==> config.mk <==
export PLATFORM = sky130hd
export DESIGN_NAME = instr_load_encoder_flat
export DESIGN_NICKNAME = d
export VERILOG_FILES = /design/src/rtl/mips_isa_pkg.sv /design/src/rtl/instr_load_encoder_if.sv /design/src/rtl/instr_word_encode.sv /design/src/rtl/instr_load_encoder.sv /design/src/flat_wrapper.sv
export SDC_FILE = /design/constraint.sdc
export NUM_CORES = 1
export LEC_CHECK = 0
export BUFFER_PORTS_ARGS = -buffer_cell sky130_fd_sc_hd__buf_2
export CORE_MARGIN = 2
export CORE_UTILIZATION = 49
export CTS_CLUSTER_SIZE = 16
export DETAILED_ROUTE_END_ITERATION = 10
export PLACE_DENSITY = 0.83
export SYNTH_ARGS = -nofsm -noshare
export SYNTH_HDL_FRONTEND = slang
export SYNTH_SLANG_ARGS = --single-unit
==> constraint.sdc <==
create_clock -name clk -period 2.26 [get_ports clk]
set_input_delay 0 -clock clk [delete_from_list [all_inputs] [get_ports clk]]
set_output_delay 0 -clock clk [all_outputs]
set_load 0.02 [all_outputs]
==> src/rtl/mips_isa_pkg.sv <==
// Shared MIPS ISA definitions for the program loader and the control decoder:
// mnemonic IDs, opcode/funct fields, loader FSM states, error codes and
// small word-packing helpers.
package mips_isa_pkg;

  // Symbolic mnemonic IDs as delivered by the host; 18..31 are illegal
  typedef enum logic [4:0] {
    MN_ADD   = 5'd0,
    MN_SUB   = 5'd1,
    MN_AND   = 5'd2,
    MN_OR    = 5'd3,
    MN_XOR   = 5'd4,
    MN_SLT   = 5'd5,
    MN_JR    = 5'd6,
    MN_ADDI  = 5'd7,
    MN_ADDIU = 5'd8,
    MN_ORI   = 5'd9,
    MN_LUI   = 5'd10,
    MN_LW    = 5'd11,
    MN_SW    = 5'd12,
    MN_BEQ   = 5'd13,
    MN_BGEZ  = 5'd14,
    MN_BGTZ  = 5'd15,
    MN_J     = 5'd16,
    MN_JAL   = 5'd17
  } mnem_e;

  // Primary opcodes
  localparam logic [5:0] OP_RTYPE  = 6'b000000;
  localparam logic [5:0] OP_REGIMM = 6'b000001;
  localparam logic [5:0] OP_J      = 6'b000010;
  localparam logic [5:0] OP_JAL    = 6'b000011;
  localparam logic [5:0] OP_BEQ    = 6'b000100;
  localparam logic [5:0] OP_BGTZ   = 6'b000111;
  localparam logic [5:0] OP_ADDI   = 6'b001000;
  localparam logic [5:0] OP_ADDIU  = 6'b001001;
  localparam logic [5:0] OP_ORI    = 6'b001101;
  localparam logic [5:0] OP_LUI    = 6'b001111;
  localparam logic [5:0] OP_LW     = 6'b100011;
  localparam logic [5:0] OP_SW     = 6'b101011;

  // R-type function codes
  localparam logic [5:0] FN_JR  = 6'b001000;
  localparam logic [5:0] FN_ADD = 6'b100000;
  localparam logic [5:0] FN_SUB = 6'b100010;
  localparam logic [5:0] FN_AND = 6'b100100;
  localparam logic [5:0] FN_OR  = 6'b100101;
  localparam logic [5:0] FN_XOR = 6'b100110;
  localparam logic [5:0] FN_SLT = 6'b101010;

  // REGIMM rt selector that turns opcode 000001 into bgez
  localparam logic [4:0] RT_BGEZ = 5'b00001;

  // Loader FSM states
  typedef enum logic [1:0] {
    ST_IDLE  = 2'd0,
    ST_LOAD  = 2'd1,
    ST_DONE  = 2'd2,
    ST_ERROR = 2'd3
  } ld_state_e;

  // Error codes reported on err_code
  localparam logic [1:0] ERR_NONE    = 2'b00;
  localparam logic [1:0] ERR_ILLEGAL = 2'b01;
  localparam logic [1:0] ERR_FULL    = 2'b10;

  // R-type packing with shamt fixed at zero
  function automatic logic [31:0] r_word(input logic [4:0] rs, input logic [4:0] rt,
                                         input logic [4:0] rd, input logic [5:0] funct);
    return {OP_RTYPE, rs, rt, rd, 5'd0, funct};
  endfunction

  // I-type packing
  function automatic logic [31:0] i_word(input logic [5:0] op, input logic [4:0] rs,
                                         input logic [4:0] rt, input logic [15:0] imm16);
    return {op, rs, rt, imm16};
  endfunction

  // J-type packing
  function automatic logic [31:0] j_word(input logic [5:0] op, input logic [25:0] target);
    return {op, target};
  endfunction

endpackage

==> src/rtl/instr_load_encoder_if.sv <==
// Symbolic instruction stream from the host into the loader (valid/ready).
interface instr_load_encoder_if;
  logic        in_valid;
  logic        in_ready;
  logic [4:0]  in_mnem;
  logic [4:0]  in_rs;
  logic [4:0]  in_rt;
  logic [4:0]  in_rd;
  logic [25:0] in_imm;
  logic        in_last;

  // Host side: drives the instruction, watches ready
  modport master (
    output in_valid, in_mnem, in_rs, in_rt, in_rd, in_imm, in_last,
    input  in_ready
  );

  // Loader side: consumes the instruction, drives ready
  modport slave (
    input  in_valid, in_mnem, in_rs, in_rt, in_rd, in_imm, in_last,
    output in_ready
  );
endinterface

==> src/rtl/instr_word_encode.sv <==
// Combinational encoder: symbolic instruction fields -> 32-bit MIPS word.
// Unused register fields of special forms are forced to their fixed values.
module instr_word_encode
  import mips_isa_pkg::*;
(
  input  logic [4:0]  in_mnem,
  input  logic [4:0]  in_rs,
  input  logic [4:0]  in_rt,
  input  logic [4:0]  in_rd,
  input  logic [25:0] in_imm,
  output logic [31:0] word,
  output logic        illegal
);

  logic [15:0] imm16;

  assign imm16 = in_imm[15:0];

  // Select the format and fixed fields from the mnemonic
  always_comb begin
    word    = '0;
    illegal = 1'b0;
    case (in_mnem)
      MN_ADD:   word = r_word(in_rs, in_rt, in_rd, FN_ADD);
      MN_SUB:   word = r_word(in_rs, in_rt, in_rd, FN_SUB);
      MN_AND:   word = r_word(in_rs, in_rt, in_rd, FN_AND);
      MN_OR:    word = r_word(in_rs, in_rt, in_rd, FN_OR);
      MN_XOR:   word = r_word(in_rs, in_rt, in_rd, FN_XOR);
      MN_SLT:   word = r_word(in_rs, in_rt, in_rd, FN_SLT);
      MN_JR:    word = r_word(in_rs, 5'd0, 5'd0, FN_JR);
      MN_ADDI:  word = i_word(OP_ADDI, in_rs, in_rt, imm16);
      MN_ADDIU: word = i_word(OP_ADDIU, in_rs, in_rt, imm16);
      MN_ORI:   word = i_word(OP_ORI, in_rs, in_rt, imm16);
      MN_LUI:   word = i_word(OP_LUI, 5'd0, in_rt, imm16);
      MN_LW:    word = i_word(OP_LW, in_rs, in_rt, imm16);
      MN_SW:    word = i_word(OP_SW, in_rs, in_rt, imm16);
      MN_BEQ:   word = i_word(OP_BEQ, in_rs, in_rt, imm16);
      MN_BGEZ:  word = i_word(OP_REGIMM, in_rs, RT_BGEZ, imm16);
      MN_BGTZ:  word = i_word(OP_BGTZ, in_rs, 5'd0, imm16);
      MN_J:     word = j_word(OP_J, in_imm);
      MN_JAL:   word = j_word(OP_JAL, in_imm);
      default:  illegal = 1'b1;
    endcase
  end

endmodule

==> src/rtl/instr_load_encoder.sv <==
// Program loader: accepts symbolic instructions, encodes them and writes
// them to consecutive IM addresses, then releases the core with cpu_run.
// An illegal mnemonic or running out of IM space parks the block in ERROR.
module instr_load_encoder
  import mips_isa_pkg::*;
#(
  parameter int IM_AW = 10
) (
  input  logic                clk,
  input  logic                rst,
  input  logic                start,
  instr_load_encoder_if.slave in_if,
  output logic                im_we,
  output logic [IM_AW-1:0]    im_addr,
  output logic [31:0]         im_wdata,
  output logic [IM_AW:0]      word_count,
  output logic                cpu_run,
  output logic                err,
  output logic [1:0]          err_code
);

  localparam logic [IM_AW:0]   COUNT_ONE = {{IM_AW{1'b0}}, 1'b1};
  localparam logic [IM_AW-1:0] LAST_ADDR = {IM_AW{1'b1}};

  ld_state_e   state_reg;
  logic        in_ready_reg;
  logic [31:0] enc_word;
  logic        enc_illegal;
  logic        accept;
  logic        at_last_addr;

  instr_word_encode u_encode (
    .in_mnem (in_if.in_mnem),
    .in_rs   (in_if.in_rs),
    .in_rt   (in_if.in_rt),
    .in_rd   (in_if.in_rd),
    .in_imm  (in_if.in_imm),
    .word    (enc_word),
    .illegal (enc_illegal)
  );

  // Ready is registered and only high in LOAD, so a terminating word
  // drops it in the same cycle the new state becomes visible.
  assign in_if.in_ready = in_ready_reg;
  assign accept         = in_if.in_valid & in_ready_reg;

  // The word count doubles as the next write address; it never reaches
  // 2^IM_AW while in LOAD, so the low bits alone identify the final slot.
  assign at_last_addr = (word_count[IM_AW-1:0] == LAST_ADDR);

  // Loader FSM with registered handshake, IM write port and status outputs
  always_ff @(posedge clk or negedge rst) begin
    if (!rst) begin
      state_reg    <= ST_IDLE;
      in_ready_reg <= 1'b0;
      im_we        <= 1'b0;
      im_addr      <= '0;
      im_wdata     <= '0;
      word_count   <= '0;
      cpu_run      <= 1'b0;
      err          <= 1'b0;
      err_code     <= ERR_NONE;
    end else begin
      im_we <= 1'b0;
      case (state_reg)
        ST_IDLE, ST_DONE, ST_ERROR: begin
          if (start) begin
            state_reg    <= ST_LOAD;
            in_ready_reg <= 1'b1;
            im_addr      <= '0;
            word_count   <= '0;
            cpu_run      <= 1'b0;
            err          <= 1'b0;
            err_code     <= ERR_NONE;
          end
        end
        ST_LOAD: begin
          if (accept) begin
            if (enc_illegal) begin
              // Illegal wins over in_last; nothing is written
              state_reg    <= ST_ERROR;
              in_ready_reg <= 1'b0;
              err          <= 1'b1;
              err_code     <= ERR_ILLEGAL;
            end else begin
              im_we      <= 1'b1;
              im_addr    <= word_count[IM_AW-1:0];
              im_wdata   <= enc_word;
              word_count <= word_count + COUNT_ONE;
              if (in_if.in_last) begin
                // A last word fitting the final slot is a clean finish
                state_reg    <= ST_DONE;
                in_ready_reg <= 1'b0;
                cpu_run      <= 1'b1;
              end else if (at_last_addr) begin
                state_reg    <= ST_ERROR;
                in_ready_reg <= 1'b0;
                err          <= 1'b1;
                err_code     <= ERR_FULL;
              end
            end
          end
        end
        default: begin
          state_reg    <= ST_IDLE;
          in_ready_reg <= 1'b0;
        end
      endcase
    end
  end

endmodule

==> src/flat_wrapper.sv <==
// flat-port wrapper written by rule: the top's interface ports become plain ports
module instr_load_encoder_flat import mips_isa_pkg::*;
#(
  parameter int IM_AW = 10
)
  (clk, rst, start, im_we, im_addr, im_wdata, word_count, cpu_run, err, err_code, in_if_in_valid, in_if_in_mnem, in_if_in_rs, in_if_in_rt, in_if_in_rd, in_if_in_imm, in_if_in_last, in_if_in_ready);
  instr_load_encoder_if in_if_i ();
  input  logic clk;
  input  logic rst;
  input  logic start;
  output logic im_we;
  output logic [IM_AW-1:0] im_addr;
  output logic [31:0] im_wdata;
  output logic [IM_AW:0] word_count;
  output logic cpu_run;
  output logic err;
  output logic [1:0] err_code;
  input wire logic [$bits(in_if_i.in_valid)-1:0] in_if_in_valid;
  input wire logic [$bits(in_if_i.in_mnem)-1:0] in_if_in_mnem;
  input wire logic [$bits(in_if_i.in_rs)-1:0] in_if_in_rs;
  input wire logic [$bits(in_if_i.in_rt)-1:0] in_if_in_rt;
  input wire logic [$bits(in_if_i.in_rd)-1:0] in_if_in_rd;
  input wire logic [$bits(in_if_i.in_imm)-1:0] in_if_in_imm;
  input wire logic [$bits(in_if_i.in_last)-1:0] in_if_in_last;
  output wire logic [$bits(in_if_i.in_ready)-1:0] in_if_in_ready;
  assign in_if_i.in_valid = in_if_in_valid;
  assign in_if_i.in_mnem = in_if_in_mnem;
  assign in_if_i.in_rs = in_if_in_rs;
  assign in_if_i.in_rt = in_if_in_rt;
  assign in_if_i.in_rd = in_if_in_rd;
  assign in_if_i.in_imm = in_if_in_imm;
  assign in_if_i.in_last = in_if_in_last;
  assign in_if_in_ready = in_if_i.in_ready;
  instr_load_encoder #(.IM_AW(IM_AW)) u_core (.clk(clk), .rst(rst), .start(start), .in_if(in_if_i), .im_we(im_we), .im_addr(im_addr), .im_wdata(im_wdata), .word_count(word_count), .cpu_run(cpu_run), .err(err), .err_code(err_code));
endmodule
==> impl_metrics.env, run 1 <==
export IMPL_seqPwrFrac_pct=37.5
export IMPL_cts_tree="done"
export IMPL_drv_slew=0
export IMPL_postSynthCellCount=292
export IMPL_grt_overflow=0
export IMPL_clockPowerShare_pct=21.0
export IMPL_peakVddDrop_mv=0.888
export IMPL_pwr_share_comb_pct=41.6
export IMPL_rsz0062_at_grt="false"
export IMPL_hp_class="primary input to register"
export IMPL_drt_initial_drc_count=227
export IMPL_largestRegisters="u_core.im_wdata (31), u_core.word_count (11), u_core.im_addr (10)"
export IMPL_grt_pass1_vias=2976
export IMPL_max_clock_freq_mhz=466
export IMPL_rows=28
export IMPL_syn_num_nets=344
export IMPL_hold_viol_final=0
export IMPL_cp_data_required_time_ns=2.49
export IMPL_antenna_diode_count=0
export IMPL_cp_max_fo=20
export IMPL_min_period_ns=2.15
export IMPL_p_leak_nw=2.06
export IMPL_maxSlewHeadroom_pct=48.4
export IMPL_yosysWarnings=0
export IMPL_crit_cells=5
export IMPL_min_from="in_if_in_imm[16]"
export IMPL_synth_cell_types=53
export IMPL_p_sw_share_pct=41.4
export IMPL_cts_sinks=60
export IMPL_gp_congestion=0.880
export IMPL_drt_wl_total_mm=9.16
export IMPL_cap_violations=0
export IMPL_status="complete, no violations"
export IMPL_avgSynthCellArea_sq_um=10.1
export IMPL_ys_ff_latch=60
export IMPL_cts_root_buffer="clkbuf_8"
export IMPL_worstMarginPinSlew_ns=0.769
export IMPL_antenna_found_initial=0
export IMPL_crit_path_start="u_core.state_reg[1]"
export IMPL_crit_buf_inv=1
export IMPL_place_port_buffers=108
export IMPL_max_stage_delay_ns=0.63
export IMPL_wl_per_cell_microns=17.7
export IMPL_die_area_sq_um=6630
export IMPL_insertion_delay_ns=0.34
export IMPL_seqCellArea_sq_um=1500
export IMPL_die_w_microns=81.4
export IMPL_dr_pass1_iters=5
export IMPL_fillers=420
export IMPL_setup_viol=0
export IMPL_hold_path_depth=3
export IMPL_holdWs_ns=0.0305
export IMPL_critPathKind="register to register"
export IMPL_r2r_start="u_core.state_reg[1]"
export IMPL_final_nets=490
export IMPL_cpLargestDelayFamily="simple AND/OR/NAND/NOR gates"
export IMPL_synth_seq_area_share_pct=51.1
export IMPL_p_int_mw=2.65
export IMPL_drc=0
export IMPL_grt_pass1_wl_mm=14.2
export IMPL_cts_setup_buffers=0
export IMPL_vias=3065
export IMPL_ys_async_sr_fraction_pct=100
export IMPL_place_hpwl_mm=5.47
export IMPL_arrival_ns=2.38
export IMPL_cts_buffers=9
export IMPL_skew_ns=0.00613
export IMPL_core_area_sq_um=5850
export IMPL_regMostFlops="u_core.im_wdata"
export IMPL_netlist_area_sq_um=2940
export IMPL_path_cells="and4b_1 > nand2_4 > a221oi_1 > dlygate4sd3_1 > nor2_1"
export IMPL_r2r_cells=5
export IMPL_ant_nets=0
export IMPL_tns_ns=0
export IMPL_synth_main_ff_cell="dfrtp_1"
export IMPL_start_util_pct=50.2
export IMPL_p_sw_mw=1.87
export IMPL_powerDensity_nw_per_um2=1100
export IMPL_final_common_cell="buf_2"
export IMPL_grt_total_usage_pct=28.6
export IMPL_start_kind="register"
export IMPL_period_share_pct=94.9
export IMPL_avgViaCountPerCell=5.93
export IMPL_area_growth_pct=40.1
export IMPL_path_clk_slew_ns=0.07
export IMPL_io_pins=110
export IMPL_layout_common_cells="buf_2 (108), dfrtp_1 (60), nor2_1 (42)"
export IMPL_endpoint_kind="register"
export IMPL_multi_input_area_sq_um=1300
export IMPL_htree_levels=3
export IMPL_postLayoutCoreUtil_pct=70.4
export IMPL_die_h_microns=81.4
export IMPL_synth_edf_count=0
export IMPL_grt_start_max_net_pins=35
export IMPL_slowest_stage="dlygate4sd3_1"
export IMPL_drive_above_1_share_pct=31.9
export IMPL_cts_max_path_buffers=2
export IMPL_largest_reg_flops=31
## timing repair
item,CTS,global route
endpoints found under the hold margin,57,0
hold buffers,40,0
setup endpoints to repair,0,8
gates resized for setup,0,1
## per-layer routing
| metal | part of all wire (%) | global-route usage, % | vias up |
|---|---|---|---|
| met2 | 51 | 48.8 | 183 |
| met5 | 0 | 0 | - |
| met4 | 3.2 | 14.4 | 0 |
| met3 | 8.2 | 6.15 | 34 |
| li1 | - | - | 1386 |
| met1 | 38 | 34.2 | 1462 |
## worst register-to-register path, cell delays in order, from the launching register on
cell and delay, ns:
dfrtp_1 0.41, and4b_1 0.42, nand2_4 0.20, a221oi_1 0.31, dlygate4sd3_1 0.63, nor2_1 0.06
## final timing paths
path                       slack (ns)                   end
max reg2reg                      0.11   u_core.im_wdata[22]
max                              0.11   u_core.im_wdata[22]
max in group asynchronous        1.24     u_core.im_addr[1]
min reg2reg                      0.48    u_core.im_wdata[2]
min in group asynchronous        0.27  u_core.word_count[4]
min                              0.03   u_core.im_wdata[16]
## metrics by stage
stage,instance area (sq um),worst slack (ns),power [mW],std cells
after floorplan,2940,0.605,2.81,292
after global placement,3520,0.563,3.36,462
after detailed placement,3520,0.454,3.42,462
after CTS,4110,0.158,4.46,517
after global routing,4120,0.0548,4.77,517
final,4120,0.115,4.52,517
## cells by family (layout without fill, tap and decap cells)
group           Yosys count  in the layout  synth area share (%)
xor+xnor                  2              2                 0.596
mux                       1              1                 0.383
flops                    60             60                  51.1
compound gates          101            101                  25.8
simple gates             95             95                  16.3
fa+ha+maj                 2              2                 0.766
buf+inv                  30            180                  4.90
other cells               1              1                 0.128
## final cells by class
| cell class | count | share of cell area [%] |
|---|---|---|
| Timing Repair Buffer | 156 | 24.3 |
| Clock inverter | 5 | 1.28 |
| Multi-Input combinational cell | 202 | 31.5 |
| Clock buffer | 10 | 3.34 |
| Sequential cell | 60 | 36.5 |
| Inverter | 9 | 0.820 |
| Tap cell | 75 | 2.28 |
## cell usage after synthesis, types with 3 or more instances
library cell	number	area, sq um
a21oi_1	15	75.1
nor3_1	5	25.0
buf_4	3	22.5
buf_2	10	50.1
inv_1	9	33.8
clkbuf_1	7	26.3
nand4_1	4	25.0
a221oi_1	14	123
o31ai_1	7	52.6
nor2_1	42	158
and3_1	3	18.8
nand3_1	6	30.0
nand2_1	12	45.0
o21ai_0	14	70.1
dfrtp_1	60	1500
a31oi_1	8	50.1
a22o_1	17	149
or4_1	4	30.0
a41o_1	3	30.0
nor2b_1	6	37.5
## power by group through the flow
stage | clock [mW] | combinational, mW | sequential, mW
after floorplan | 0 | 0.716 | 2.09
after global placement | 0 | 1.69 | 1.67
after detailed placement | 0 | 1.74 | 1.68
after CTS | 0.951 | 1.83 | 1.68
after global routing | 1.01 | 2.02 | 1.73
final | 0.949 | 1.88 | 1.70
(Power assumes the default switching activity.)
==> run 2: changes to the inputs <==
--- a/config.mk
+++ b/config.mk
@@ -6,11 +6,13 @@
 export NUM_CORES = 1
 export LEC_CHECK = 0
 export BUFFER_PORTS_ARGS = -buffer_cell sky130_fd_sc_hd__buf_2
+export CELL_PAD_IN_SITES_DETAIL_PLACEMENT = 0
+export CELL_PAD_IN_SITES_GLOBAL_PLACEMENT = 1
 export CORE_MARGIN = 2
-export CORE_UTILIZATION = 49
+export CORE_UTILIZATION = 36
 export CTS_CLUSTER_SIZE = 16
 export DETAILED_ROUTE_END_ITERATION = 10
-export PLACE_DENSITY = 0.83
+export PLACE_DENSITY = 0.82
 export SYNTH_ARGS = -nofsm -noshare
 export SYNTH_HDL_FRONTEND = slang
 export SYNTH_SLANG_ARGS = --single-unit
==> run 2 against run 1 <==
Against the previous run: sequential power is 2% lower; critical path type unchanged; total power is 4.6% lower; clock power is 15% lower; first-iteration DRC count is 37% lower; setup slack better by 0.064 ns; via count is 6.3% lower; routed wire length is 6.4% lower; hold slack worse by 0.0077 ns; register-to-register slack better by 0.06 ns; combinational power hardly changed.
==> impl_metrics.env, run 2 (synthesis gave the netlist of run 1 again) <==
export IMPL_status="complete, no violations"
export IMPL_dr_pass1_iters=4
export IMPL_place_hpwl_mm=5.67
export IMPL_setup_viol=0
export IMPL_final_area_sq_um=4140
export IMPL_grt_pass1_vias=2784
export IMPL_postLayoutCoreUtil_pct=53.0
export IMPL_period_share_pct=92.1
export IMPL_io_pins=110
export IMPL_min_period_ns=2.08
export IMPL_cp_data_required_time_ns=2.49
export IMPL_wl_per_cell_microns=15.8
export IMPL_rows=32
export IMPL_gr_max_usage_layer="met2"
export IMPL_cts_buffers=9
export IMPL_final_common_cell="buf_2"
export IMPL_drt_initial_drc_count=142
export IMPL_skew_ns=0.0102
export IMPL_antenna_diode_count=0
export IMPL_drc=0
export IMPL_insertion_delay_ns=0.34
export IMPL_grt_pass1_wl_mm=13.6
export IMPL_htree_levels=3
export IMPL_p_leak_nw=2.05
export IMPL_grt_start_max_net_pins=61
export IMPL_hp_class="primary input to register"
export IMPL_largestRegisters="u_core.im_wdata (31), u_core.word_count (11), u_core.im_addr (10)"
export IMPL_endpoint_kind="register"
export IMPL_core_area_sq_um=7810
export IMPL_die_area_sq_um=8900
export IMPL_start_kind="register"
export IMPL_gp_congestion=0.865
export IMPL_path_clk_slew_ns=0.06
export IMPL_start_util_pct=37.6
export IMPL_cts_root_buffer="clkbuf_8"
export IMPL_place_area_sq_um=3550
export IMPL_use_met3_pct=4.71
export IMPL_layout_common_cells="buf_2 (108), dfrtp_1 (60), nor2_1 (42)"
export IMPL_powerDensity_nw_per_um2=1040
export IMPL_drv_slew=0
export IMPL_drt_wl_total_mm=8.58
export IMPL_cts_max_path_buffers=2
export IMPL_arrival_ns=2.31
export IMPL_cts_setup_buffers=0
export IMPL_maxSlewHeadroom_pct=45.1
export IMPL_ant_nets=0
export IMPL_drive_above_1_share_pct=31.7
export IMPL_antenna_found_initial=0
export IMPL_cap_violations=0
export IMPL_final_nets=490
export IMPL_worstMarginPinSlew_ns=0.818
export IMPL_cts_tree="done"
export IMPL_cts_sinks=60
export IMPL_max_clock_freq_mhz=480
export IMPL_use_met1_pct=26.9
export IMPL_rsz0062_at_grt="false"
export IMPL_critPathKind="register to register"
export IMPL_vias=2873
export IMPL_cp_max_fo=30
export IMPL_avgViaCountPerCell=5.29
export IMPL_area_growth_pct=40.7
export IMPL_peakVddDrop_mv=0.591
export IMPL_largest_reg_flops=31
export IMPL_hold_viol_final=0
export IMPL_place_port_buffers=108
export IMPL_tns_ns=0
export IMPL_die_h_microns=94.4
export IMPL_grt_total_usage_pct=19.9
export IMPL_use_met2_pct=31.0
export IMPL_die_w_microns=94.4
export IMPL_grt_overflow=0
export IMPL_regMostFlops="u_core.im_wdata"
[run 2: area by class of cell]
class,count,area (sq um)
clock buffer,11,141
clock inverter,3,15.0
fill,705,3670
inverter,9,33.8
multi-input combinational,202,1310
sequential,60,1500
tap,102,128
timing repair buffer,156,1010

• _Task instructions_: State the number of lines above that include "default", and nothing further.

• _Answer space_: 3